但并不影响,大帝,仍是唯一陪我走到了最后的兄弟。
在我从那以后的人生里,几乎所有的重要场合,作为我青春里的唯一“代表”,他都从未缺席。
推开浴池的门时,妈妈与继父正在门口的一张方桌上吃着早饭。
显然是用餐已毕的奶奶,正坐在吧台的里面,一根根地卷着旱烟。
迎面所见的,首先是奶奶。
对于我的突然“造访”,她似乎特别惊讶。
含糊不清地“呦呵”一声后,将一支卷到一半的烟,随手朝簸箕里一丢,侧过头,冲方桌处喊道:“别找了缘!孩子这不是回来了吗?我就说天涯不能跑吧!一天天‘吓人倒怪’的!”
待我顺着奶奶的声音看去时,妈妈刚刚放下手中的碗,神情复杂地盯着一脸倦容的我。
半晌,强忍笑意道:“晚上不回来不知道跟家里说一声吗?这家伙,我还以为你突然后悔当兵,半路跑了呢!”

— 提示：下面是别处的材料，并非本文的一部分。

===== src/design/sysref_pkg.sv =====
// Constants, types and decode functions for output sync and align pulse gen
// What this block does
// - First synthesizer lock after reset auto-syncs all channel dividers, only once.
// - While the sync bit is set, all channels not ignoring sync are held.
// - Software sets then clears sync bit; sync happens on its falling transition.
// - New coarse phase offsets take effect only at the next output sync.
// - Two-bit mode: 00 direct external, 01 retimed external, 1x internal generator.
// - Direct mode routes external input straight out; requests ignored in external modes.
// - Retimed mode resamples external input on oscillator or feedback clock, bit selected.
// - Internal mode takes requests from the request pin or a software bit.
// - Generator clock is oscillator or feedback; fixed two times 16-bit divider.
// - Divider value accepts any integer from zero to 65535.
// - Generator pulses are always aligned to the divider, whatever the request timing.
// - One control bit picks software bits or request pin as request source.
// - Software N-shot starts on trigger bit rise; hardware clears it when done.
// - Software continuous runs while trigger bit is one, stops when cleared.
// - Pin level N-shot starts on rising pin; party lowers pin before next.
// - Pin level continuous starts on rising pin and stops when pin goes low.
// - Pin edge mode: trigger bit picks rising or falling edge as start.
// - Edge N-shot ignores pin falling and new edges until the sequence ends.
// - Output mode: 00 N-shot, 01 continuous, 10 invalid, 11 stop holds low.
// - Count code gives 1,2,4,6,8 pulses, 110 and up one; then low.
// - Continuous output is a 1010 train at input rate over twice K.
package sysref_pkg;
    localparam int NUM_CH = 14;
    localparam int ADDR_W = 13;
    // Register offsets
    localparam logic [12:0] OFS_OUT_SYNC = 13'h032a;
    localparam logic [12:0] OFS_IGN_LO = 13'h032b;
    localparam logic [12:0] OFS_IGN_HI = 13'h032c;
    localparam logic [12:0] OFS_KDIV_LO = 13'h0400;
    localparam logic [12:0] OFS_KDIV_HI = 13'h0401;
    localparam logic [12:0] OFS_REQ_TRIG = 13'h0402;
    localparam logic [12:0] OFS_MODE = 13'h0403;
    // Field positions
    localparam int SYNC_BIT = 0;
    localparam int REQ_SRC_BIT = 7;
    localparam int TRIG_TYPE_BIT = 6;
    localparam int TRIG_BIT = 5;
    localparam int RETIME_SEL_BIT = 4;
    localparam int GEN_BUSY_BIT = 0;
    localparam int SRC_MSB = 7;
    localparam int SRC_LSB = 6;
    localparam int OUT_MSB = 5;
    localparam int OUT_LSB = 4;
    localparam int CNT_MSB = 3;
    localparam int CNT_LSB = 1;
    localparam int SWREQ_BIT = 0;
    // Values after reset
    localparam logic [7:0] RST_OUT_SYNC = 8'h00;
    localparam logic [7:0] RST_IGN_LO = 8'h00;
    localparam logic [7:0] RST_IGN_HI = 8'h00;
    localparam logic [15:0] RST_KDIV = 16'h0000;
    localparam logic [7:0] RST_REQ_TRIG = 8'h00;
    localparam logic [7:0] RST_MODE = 8'h00;

    typedef enum logic [1:0] {
        OUT_NSHOT = 2'b00,
        OUT_CONT = 2'b01,
        OUT_INVALID = 2'b10,
        OUT_STOP = 2'b11
    } out_mode_t;

    typedef enum logic {
        GEN_IDLE = 1'b0,
        GEN_RUN = 1'b1
    } gen_state_t;

    // Generator configuration decoded from the control registers
    typedef struct packed {
        logic [1:0] src_mode;
        out_mode_t out_mode;
        logic [2:0] count_code;
        logic req_from_pin;
        logic edge_trig;
        logic trig_bit;
        logic retime_sel;
    } gen_cfg_t;

    // N-shot pulse count from the three-bit count code
    function automatic logic [3:0] nshot_pulses(input logic [2:0] code);
        case (code)
            3'h2: nshot_pulses = 4'h2;
            3'h3: nshot_pulses = 4'h4;
            3'h4: nshot_pulses = 4'h6;
            3'h5: nshot_pulses = 4'h8;
            default: nshot_pulses = 4'h1;
        endcase
    endfunction
endpackage


===== src/design/align_divider.sv =====
// Pattern generator clock divider: fixed two times programmable K
`timescale 1ns/1ps
module align_divider (
    // Clock and reset
    input wire logic clk_sys,
    input wire logic reset,
    // Control
    input wire logic tick,
    input wire logic restart,
    input wire logic [15:0] k_value,
    // Half-period strobe
    output logic half_edge
);
    import sysref_pkg::*;

    logic [15:0] cnt_q, cnt_d;
    logic edge_q, edge_d;
    logic [15:0] k_eff;

    // The fixed halving and K combine into one count: a half period lasts
    // K input ticks, so a full period is 2K; K of zero behaves as one
    always_comb begin
        k_eff = (k_value == 16'h0000) ? 16'h0001 : k_value;
        cnt_d = cnt_q;
        edge_d = 1'b0;
        if (restart) begin
            cnt_d = 16'h0000;
        end else if (tick) begin
            if (cnt_q >= k_eff - 16'h0001) begin
                cnt_d = 16'h0000;
                edge_d = 1'b1;
            end else begin
                cnt_d = cnt_q + 16'h0001;
            end
        end
    end

    always_ff @(posedge clk_sys or posedge reset) begin
        if (reset) begin
            cnt_q <= 16'h0000;
            edge_q <= 1'b0;
        end else begin
            cnt_q <= cnt_d;
            edge_q <= edge_d;
        end
    end

    assign half_edge = edge_q;
endmodule


===== src/design/channel_sync_ctrl.sv =====
// Channel divider hold and release on output sync
`timescale 1ns/1ps
module channel_sync_ctrl (
    // Clock and reset
    input wire logic clk_sys,
    input wire logic reset,
    // Sync sources
    input wire logic sync_bit,
    input wire logic auto_sync,
    input wire logic [sysref_pkg::NUM_CH-1:0] ignore_sync,
    // Channel side
    output logic [sysref_pkg::NUM_CH-1:0] hold,
    output logic release_pulse
);
    import sysref_pkg::*;

    logic [NUM_CH-1:0] hold_q, hold_d;
    logic rel_q, rel_d;
    logic prev_q, prev_d;

    // Auto sync holds every channel for one cycle; software sync spares
    // the channels that ignore it
    always_comb begin
        prev_d = sync_bit;
        hold_d = auto_sync ? '1 : ({NUM_CH{sync_bit}} & ~ignore_sync);
        rel_d = (prev_q & ~sync_bit) | auto_sync;
    end

    always_ff @(posedge clk_sys or posedge reset) begin
        if (reset) begin
            hold_q <= '0;
            rel_q <= 1'b0;
            prev_q <= 1'b0;
        end else begin
            hold_q <= hold_d;
            rel_q <= rel_d;
            prev_q <= prev_d;
        end
    end

    assign hold = hold_q;
    assign release_pulse = rel_q;
endmodule


===== src/design/sysref_sync_top.sv =====
// Output sync control and align pulse source selection and generator
`timescale 1ns/1ps
module sysref_sync_top (
    // Clock and reset
    input wire logic clk_sys,
    input wire logic reset,
    // Register access from the serial control port
    input wire logic [sysref_pkg::ADDR_W-1:0] reg_addr,
    input wire logic reg_wr,
    input wire logic [7:0] reg_wdata,
    output logic [7:0] reg_rdata,
    // Clock front end, enables on clk_sys
    input wire logic osc_tick,
    input wire logic fb_tick,
    // Pins and loop status, asynchronous
    input wire logic synth_lock,
    input wire logic external_align_input,
    input wire logic align_pulse_request_pin,
    // Distribution side
    output logic align_out,
    output logic [sysref_pkg::NUM_CH-1:0] channel_hold,
    output logic channel_phase_apply
);
    import sysref_pkg::*;

    // Registers
    logic [7:0] sync_ctl_q, sync_ctl_d;
    logic [7:0] ign_lo_q, ign_lo_d;
    logic [7:0] ign_hi_q, ign_hi_d;
    logic [15:0] kdiv_q, kdiv_d;
    logic [7:0] trig_q, trig_d;
    logic [7:0] mode_q, mode_d;
    logic [7:0] rdata_q, rdata_d;
    // Synchronisers
    logic [1:0] lock_sq, ext_sq, pin_sq;
    logic lock_s, ext_s, pin_s;
    // Request and generator state
    logic pin_prev_q, pin_prev_d;
    logic sw_prev_q, sw_prev_d;
    logic first_done_q, first_done_d;
    logic auto_q, auto_d;
    gen_state_t state_q, state_d;
    logic gen_out_q, gen_out_d;
    logic [3:0] pulses_q, pulses_d;
    logic ret_q, ret_d;
    logic out_q, out_d;
    // Decoded and combinational
    gen_cfg_t cfg;
    logic gen_tick, div_edge, internal, sw_level, start, stop_level;
    logic nshot_done;
    logic [3:0] n_target;
    logic [NUM_CH-1:0] ignore_vec;
    logic rel_pulse;

    // Field decode into one carrier
    always_comb begin
        cfg.src_mode = mode_q[SRC_MSB:SRC_LSB];
        cfg.out_mode = out_mode_t'(mode_q[OUT_MSB:OUT_LSB]);
        cfg.count_code = mode_q[CNT_MSB:CNT_LSB];
        cfg.req_from_pin = trig_q[REQ_SRC_BIT];
        cfg.edge_trig = trig_q[TRIG_TYPE_BIT];
        cfg.trig_bit = trig_q[TRIG_BIT];
        cfg.retime_sel = trig_q[RETIME_SEL_BIT];
    end

    assign ignore_vec = {ign_hi_q[NUM_CH-9:0], ign_lo_q};
    assign internal = cfg.src_mode[1];
    assign n_target = nshot_pulses(cfg.count_code);
    // Generator and retimer share one clock choice: feedback or oscillator
    assign gen_tick = cfg.retime_sel ? fb_tick : osc_tick;

    // Two-stage synchronisers for every asynchronous input
    always_ff @(posedge clk_sys or posedge reset) begin
        if (reset) begin
            lock_sq <= 2'h0;
            ext_sq <= 2'h0;
            pin_sq <= 2'h0;
        end else begin
            lock_sq <= {lock_sq[0], synth_lock};
            ext_sq <= {ext_sq[0], external_align_input};
            pin_sq <= {pin_sq[0], align_pulse_request_pin};
        end
    end
    assign lock_s = lock_sq[1];
    assign ext_s = ext_sq[1];
    assign pin_s = pin_sq[1];

    // Register file: writes, and the hardware clear of the request bits.
    // A write in the same cycle as the clear wins, so no request is lost.
    always_comb begin
        sync_ctl_d = sync_ctl_q;
        ign_lo_d = ign_lo_q;
        ign_hi_d = ign_hi_q;
        kdiv_d = kdiv_q;
        trig_d = trig_q;
        mode_d = mode_q;
        if (nshot_done && !cfg.req_from_pin) begin
            trig_d[TRIG_BIT] = 1'b0;
            mode_d[SWREQ_BIT] = 1'b0;
        end
        if (reg_wr) begin
            case (reg_addr)
                OFS_OUT_SYNC: sync_ctl_d = reg_wdata;
                OFS_IGN_LO: ign_lo_d = reg_wdata;
                OFS_IGN_HI: ign_hi_d = reg_wdata;
                OFS_KDIV_LO: kdiv_d[7:0] = reg_wdata;
                OFS_KDIV_HI: kdiv_d[15:8] = reg_wdata;
                OFS_REQ_TRIG: trig_d = reg_wdata;
                OFS_MODE: mode_d = reg_wdata;
                default: ;
            endcase
        end
    end

    // Readback; the busy bit shows the generator state, unmapped reads zero
    always_comb begin
        case (reg_addr)
            OFS_OUT_SYNC: rdata_d = sync_ctl_q;
            OFS_IGN_LO: rdata_d = ign_lo_q;
            OFS_IGN_HI: rdata_d = ign_hi_q;
            OFS_KDIV_LO: rdata_d = kdiv_q[7:0];
            OFS_KDIV_HI: rdata_d = kdiv_q[15:8];
            OFS_REQ_TRIG: rdata_d = {trig_q[7:1], state_q == GEN_RUN};
            OFS_MODE: rdata_d = mode_q;
            default: rdata_d = 8'h00;
        endcase
    end

    always_ff @(posedge clk_sys or posedge reset) begin
        if (reset) begin
            sync_ctl_q <= RST_OUT_SYNC;
            ign_lo_q <= RST_IGN_LO;
            ign_hi_q <= RST_IGN_HI;
            kdiv_q <= RST_KDIV;
            trig_q <= RST_REQ_TRIG;
            mode_q <= RST_MODE;
            rdata_q <= 8'h00;
        end else begin
            sync_ctl_q <= sync_ctl_d;
            ign_lo_q <= ign_lo_d;
            ign_hi_q <= ign_hi_d;
            kdiv_q <= kdiv_d;
            trig_q <= trig_d;
            mode_q <= mode_d;
            rdata_q <= rdata_d;
        end
    end

    // One automatic sync on the first lock; later lock changes do nothing
    always_comb begin
        first_done_d = first_done_q | lock_s;
        auto_d = lock_s & ~first_done_q;
    end

    always_ff @(posedge clk_sys or posedge reset) begin
        if (reset) begin
            first_done_q <= 1'b0;
            auto_q <= 1'b0;
        end else begin
            first_done_q <= first_done_d;
            auto_q <= auto_d;
        end
    end

    // Divider hold and release; release also loads new coarse phases
    channel_sync_ctrl u_chan_sync (
        .clk_sys(clk_sys),
        .reset(reset),
        .sync_bit(sync_ctl_q[SYNC_BIT]),
        .auto_sync(auto_q),
        .ignore_sync(ignore_vec),
        .hold(channel_hold),
        .release_pulse(rel_pulse)
    );
    assign channel_phase_apply = rel_pulse;

    // Generator timebase, realigned with the channel dividers on each sync
    align_divider u_div (
        .clk_sys(clk_sys),
        .reset(reset),
        .tick(gen_tick),
        .restart(rel_pulse),
        .k_value(kdiv_q),
        .half_edge(div_edge)
    );

    // Request qualification; requests count only in internal mode
    always_comb begin
        sw_level = cfg.trig_bit | mode_q[SWREQ_BIT];
        sw_prev_d = sw_level;
        pin_prev_d = pin_s;
        if (!cfg.req_from_pin) begin
            start = sw_level & ~sw_prev_q;
            stop_level = ~sw_level;
        end else if (!cfg.edge_trig) begin
            start = pin_s & ~pin_prev_q;
            stop_level = ~pin_s;
        end else begin
            // Edge mode: trigger bit one picks rising, zero falling
            start = cfg.trig_bit ? (pin_s & ~pin_prev_q)
                                 : (~pin_s & pin_prev_q);
            stop_level = 1'b0;
        end
        start = start & internal &
                (cfg.out_mode == OUT_NSHOT || cfg.out_mode == OUT_CONT);
        stop_level = stop_level & (cfg.out_mode == OUT_CONT);
    end

    // Pattern state machine; output rises only on divider edges so pulses
    // stay aligned to the outputs however the request arrives
    always_comb begin
        state_d = state_q;
        gen_out_d = gen_out_q;
        pulses_d = pulses_q;
        nshot_done = 1'b0;
        case (state_q)
            GEN_IDLE: begin
                gen_out_d = 1'b0;
                pulses_d = 4'h0;
                if (start) begin
                    state_d = GEN_RUN;
                end
            end
            GEN_RUN: begin
                if (!internal || cfg.out_mode == OUT_STOP ||
                    cfg.out_mode == OUT_INVALID) begin
                    state_d = GEN_IDLE;
                    gen_out_d = 1'b0;
                end else if (div_edge) begin
                    if (gen_out_q) begin
                        gen_out_d = 1'b0;
                        pulses_d = pulses_q + 4'h1;
                        if (cfg.out_mode == OUT_NSHOT &&
                            pulses_q + 4'h1 >= n_target) begin
                            state_d = GEN_IDLE;
                            nshot_done = 1'b1;
                        end else if (stop_level) begin
                            state_d = GEN_IDLE;
                        end
                    end else if (stop_level) begin
                        state_d = GEN_IDLE;
                    end else begin
                        gen_out_d = 1'b1;
                    end
                end
            end
            default: begin
                state_d = GEN_IDLE;
                gen_out_d = 1'b0;
            end
        endcase
    end

    // Source select; retimed path samples only on the chosen clock enable
    always_comb begin
        ret_d = gen_tick ? ext_s : ret_q;
        case (cfg.src_mode)
            2'b00: out_d = ext_s;
            2'b01: out_d = ret_q;
            default: out_d = gen_out_q;
        endcase
    end

    always_ff @(posedge clk_sys or posedge reset) begin
        if (reset) begin
            sw_prev_q <= 1'b0;
            pin_prev_q <= 1'b0;
            state_q <= GEN_IDLE;
            gen_out_q <= 1'b0;
            pulses_q <= 4'h0;
            ret_q <= 1'b0;
            out_q <= 1'b0;
        end else begin
            sw_prev_q <= sw_prev_d;
            pin_prev_q <= pin_prev_d;
            state_q <= state_d;
            gen_out_q <= gen_out_d;
            pulses_q <= pulses_d;
            ret_q <= ret_d;
            out_q <= out_d;
        end
    end

    assign align_out = out_q;
    assign reg_rdata = rdata_q;

    // Helper: pulses emitted in the current sequence
    logic [3:0] seen_q;
    always_ff @(posedge clk_sys or posedge reset) begin
        if (reset) begin
            seen_q <= 4'h0;
        end else if (state_q == GEN_IDLE) begin
            seen_q <= 4'h0;
        end else if (gen_out_d && !gen_out_q) begin
            seen_q <= seen_q + 4'h1;
        end
    end
endmodule


===== config.mk =====
export PLATFORM = sky130hd
export DESIGN_NAME = sysref_sync_top
export DESIGN_NICKNAME = d
export VERILOG_FILES = /design/src/design/sysref_pkg.sv /design/src/design/align_divider.sv /design/src/design/channel_sync_ctrl.sv /design/src/design/sysref_sync_top.sv
export SDC_FILE = /design/constraint.sdc
export NUM_CORES = 1
export LEC_CHECK = 0
export BUFFER_PORTS_ARGS = -buffer_cell sky130_fd_sc_hd__clkbuf_2
export CORE_ASPECT_RATIO = 1.75
export CORE_UTILIZATION = 59
export DETAILED_ROUTE_END_ITERATION = 7
export PLACE_DENSITY_LB_ADDON = 0.05
export SYNTH_ARGS = -nofsm -noshare
export SYNTH_HDL_FRONTEND = slang
export SYNTH_SLANG_ARGS = --single-unit

===== constraint.sdc =====
create_clock -name clk_sys -period 4.7 [get_ports clk_sys]
set_input_delay 0 -clock clk_sys [delete_from_list [all_inputs] [get_ports clk_sys]]
set_output_delay 0 -clock clk_sys [all_outputs]
set_load 0.005 [all_outputs]

# Word level (Yosys, flattened, before mapping)
# Index checks and enable logic that the tools add are counted.
[totals] regBits=115 in_bits=29 out_inout_bits=24
[classes] add_sub_neg=3 magnitude_cmp=2 eq_ne=19 muxes=43 n_bitwise=20 n_reduce_logical=19
[op_table] operator="two-way mux 16 bit" count=4
[op_table] operator="case mux 8 bit (7 select lines)" count=1
[op_table] operator="== test 13 x 11 -> 1 bit (second input constant)" count=4
[op_table] operator="== test 13 x 10 -> 1 bit (second input constant)" count=3
[op_table] operator="two-way mux 1 bit" count=27
[op_table] operator="adder 16 x 1 -> 16 bit (second input constant)" count=1
[op_table] operator=">= comparator 16 bit" count=1
[op_table] operator="logical NOT 16 bit" count=1
[op_table] operator="case mux 4 bit (4 select lines)" count=1
[op_table] operator="subtractor 16 x 1 -> 16 bit (second input constant)" count=1
[op_table] operator="bitwise AND 14 bit" count=1
[op_table] operator="two-way mux 14 bit" count=1
[op_table] operator="NOT 14 bit" count=1
[op_table] operator="AND reduction 2 bit" count=7
[op_table] operator="two-way mux 4 bit" count=3
[op_table] operator="two-way mux 6 bit" count=2
[op_table] operator="bitwise AND 1 bit" count=8
[op_table] operator="case mux 4 bit (2 select lines)" count=1
[op_table] operator="NOT 1 bit" count=7
[op_table] operator="== test 3 x 2 -> 1 bit (second input constant)" count=2
[op_table] operator="== test 3 bit (second input constant)" count=2
[op_table] operator="case mux 1 bit (2 select lines)" count=3
[op_table] operator="adder 4 x 1 -> 4 bit (second input constant)" count=1
[op_table] operator="== test 2 x 1 -> 1 bit (second input constant)" count=2
[op_table] operator="other kinds (12)" count=21

# Depth between registers and ports, before layout
# Gate-level depths: netlist (run 1).
[depth] word_depth=13 mapped_depth=14 depth_no_buf=14

# By module
# A second synthesis (run 1) with hierarchy kept.
[hier_totals] hier_cells=509 area_unflattened_um2=5870.6
[modules_own_cells] mod="sysref_sync_top" n_inst=1 cells_each=283 area_each_um2=3767.4
[modules_own_cells] mod="align_divider" n_inst=1 cells_each=191 area_each_um2=1570.3
[modules_own_cells] mod="channel_sync_ctrl" n_inst=1 cells_each=35 area_each_um2=533.0

# Least setup slack after synthesis (run 1)
# Ideal clock, no wire load.
[synth_timing] kind="register to register" from="reg kdiv_q[5]" to="reg u_div.cnt_q[15]" setup_ns=0.116 arrival_ns=3.604 path_slack_ns=0.980 stages_incl_launch_ff=15 n_path_buf=0 cell_sequence="dfrtp_1 > or4_1 > nor4_1 > a41oi_1 > ha_1 > nand2b_1 > nor2_1 > nand2_1 > xor2_1 > ha_1 > nand4_1 > o21bai_1 > a211oi_1 > nand3_1 > o311ai_0"
[synth_between] elab_chain_cells=7
[synth_lines] item="from (decl)" line_no="sysref_sync_top.sv:30" text="logic [15:0] kdiv_q, kdiv_d;"
[synth_lines] item="from (signal assigned)" line_no="sysref_sync_top.sv:142" text="kdiv_q <= kdiv_d;"
[synth_lines] item="logical NOT 16 bit" line_no="align_divider.sv:23" text="k_eff = (k_value == 16'h0000) ? 16'h0001 : k_value;"
[synth_lines] item="two-way mux 16 bit (*)" line_no="align_divider.sv:23"
[synth_lines] item="subtractor 16 x 1 -> 16 bit (*)" line_no="align_divider.sv:29" text="if (cnt_q >= k_eff - 16'h0001) begin"
[synth_lines] item=">= comparator 16 bit (*)" line_no="align_divider.sv:29"
[synth_lines] item="two-way mux 16 bit (*)" line_no="align_divider.sv:29"
[synth_lines] item="two-way mux 16 bit (*)" line_no="align_divider.sv:28" text="end else if (tick) begin"
[synth_lines] item="two-way mux 16 bit (*)" line_no="align_divider.sv:26" text="if (restart) begin"
[synth_lines] item="to (signal assigned)" line_no="align_divider.sv:43" text="cnt_q <= cnt_d;"
[synth_lines] item="to (decl)" line_no="align_divider.sv:16" text="logic [15:0] cnt_q, cnt_d;"
# Mark *: on every way between the ends. The rest lies on a longest branch, timed or not. The select of a mux whose other input is x is not followed.
# A chain may end at the register's enable or synchronous reset.

# Final worst setup path (run 1)
# Same ends and word-level chain as after synthesis.

==> results of run 1 <==
[metal layers]
| metal | vias to the layer above | track usage [%] |
|---|---|---|
| li1 | 1901 | - |
| met1 | 2111 | 31.74 |
| met2 | 104 | 54.57 |
| met3 | 38 | 6.212 |
| met4 | 0 | 16.23 |
| met5 | - | 0 |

背对我坐着的继父,咬了一大口黄瓜,边嚼边说道:“你以为谁都是大宇呐?我儿子才不会当逃兵呢!”
大宇,便是我的表哥。
原来当晚见我迟迟未归后,妈妈翻遍了她能找到的一切亲戚。
她坚定的以为,我准是又在某位姑娘的勾搭下,为了躲避当兵,半路跑了。
若我第二天早上再不出现,他们已商议好要借助警察的力量。
在那之前,妈妈从来都没有真正相信过任何一个人,包括我。
直到十九年后,她这辈子第一次相信一个人,便是以命相托。
而这个可以让她以命相托的人,却又只能是我。
因为不想承受,所以妈妈总会选择回避,每一个与“送别”有关的画面。
又听她随便“嘱咐”我几句后,我便在她的授意下,跟着奶奶回到了奶奶的家中。
现在想想,那里会成为我离开前的最后一站,似乎也是命运的精心安排。
毕竟在我的心里,那间已经变成“仓房”的“下房”,才是我唯一真正的家。
也只有从那里出发,我在鹤岗的一十八年,才算是有始有终。
可惜,当时穿过那条长长的走廊,经过那间隐隐有霉味发出的房间时,我却没有回头。
因为宿醉而昏沉胀痛的大脑,也没能产生一个念头,促使我进到那个,作为婴儿被妈妈抱着,第一个“回到”的地方,再看一眼。
以至于两年以后,我果真以全省第一名的成绩,从部队考上军校后,利用假期回到故乡,再想去看一看,那间我出生起便拥有的“家”时,便只看到了拆迁后的一片废墟。
所以我始终不知道,“它”最后的样子。
随着岁月的流逝,记忆里它的模样,便只剩下了一具衣柜隔开的两片空间。
一边,被用来睡觉的火炕填满。
另一边,是我的童年。
从奶奶家一觉睡到下午醒来时,有过当兵经验的老叔,早已在他身在武装部的老战友的提示下,替我准备好了一切。
东北的冬天,日暮来的很早。
过了晚上六、七点钟,就可以算是彻底的黑天。
吃过奶奶包的“上车饺子”,又随便盘桓了一阵,老叔便带着我直奔车站。
接兵的人,正在那里等我报到。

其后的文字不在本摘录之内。